Suppression of GTP/Tα-Dependent Activation of cGMP Phosphodiesterase by ADP-Ribosylation by Its γ Subunit in Amphibian Rod Photoreceptor Membranes

Abstract

Our previous study has shown that Pγ, the regulatory subunit of cGMP phosphodiesterase (PDE), is ADP-ribosylated by endogenous ADP-ribosyltransferase when Pγ is free or complexed with the catalytic subunits of PDE in amphibian rod photoreceptor membranes. The Pγ domain containing ADP-ribosylated arginines was shown to be involved in its interaction with Tα, a key interaction for PDE activation. In this study, we describe a possible function of the Pγ ADP-ribosylation in the GTP/Tα-dependent PDE activation. When rod membranes were preincubated with or without NAD and washed with a buffer containing GTP, the PDE activity of NAD-preincubated membranes was increased by the GTP-washing only to ∼50% of that of membranes preincubated without NAD. The Pγ release by the GTP-washing from these NAD-preincubated membranes was also suppressed to ∼50% of that preincubated without NAD. Taking into consideration that ∼50% of Pγ is ADP-ribosylated under these conditions, these observations suggest that the ADP-ribosylated Pγ cannot interact with GTP/Tα. We have also shown that a soluble fraction of ROS contains an enzyme(s) to release the radioactivity of [³²P]ADP-ribosylated Pγ in concentration- and time-dependent manners, suggesting that the Pγ ADP-ribosylation is reversible. Rod ADP-ribosyltransferase solubilized from membranes by phosphatidylinositol-specific phospholipase C was separated into two fractions by ion-exchange columns.

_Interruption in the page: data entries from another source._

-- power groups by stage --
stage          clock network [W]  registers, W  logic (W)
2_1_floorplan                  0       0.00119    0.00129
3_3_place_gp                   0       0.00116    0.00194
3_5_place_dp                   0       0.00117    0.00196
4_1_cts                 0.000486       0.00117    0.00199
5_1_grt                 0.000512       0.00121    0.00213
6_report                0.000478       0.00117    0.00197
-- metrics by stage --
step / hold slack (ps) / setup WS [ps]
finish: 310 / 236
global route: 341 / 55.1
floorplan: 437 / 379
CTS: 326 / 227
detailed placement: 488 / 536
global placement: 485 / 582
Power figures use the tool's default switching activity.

Biochemical characterization of these two fractions, including measurement of the K_m for NAD and Pγ, estimation of their molecular masses, ADP-ribosylation of Pγ arginine mutants, effects of ADP-ribosyltransferase inhibitors on the Pγ ADP-ribosylation, and effects of salts and pH on the Pγ ADP-ribosylation, indicates that rod ADP-ribosyltransferase contains two isozymes, and that these two isozymes have similar properties for the Pγ ADP-ribosylation. Our observations strongly suggest that the negative regulation of PDE through the reversible Pγ ADP-ribosylation may function in the phototransduction mechanism.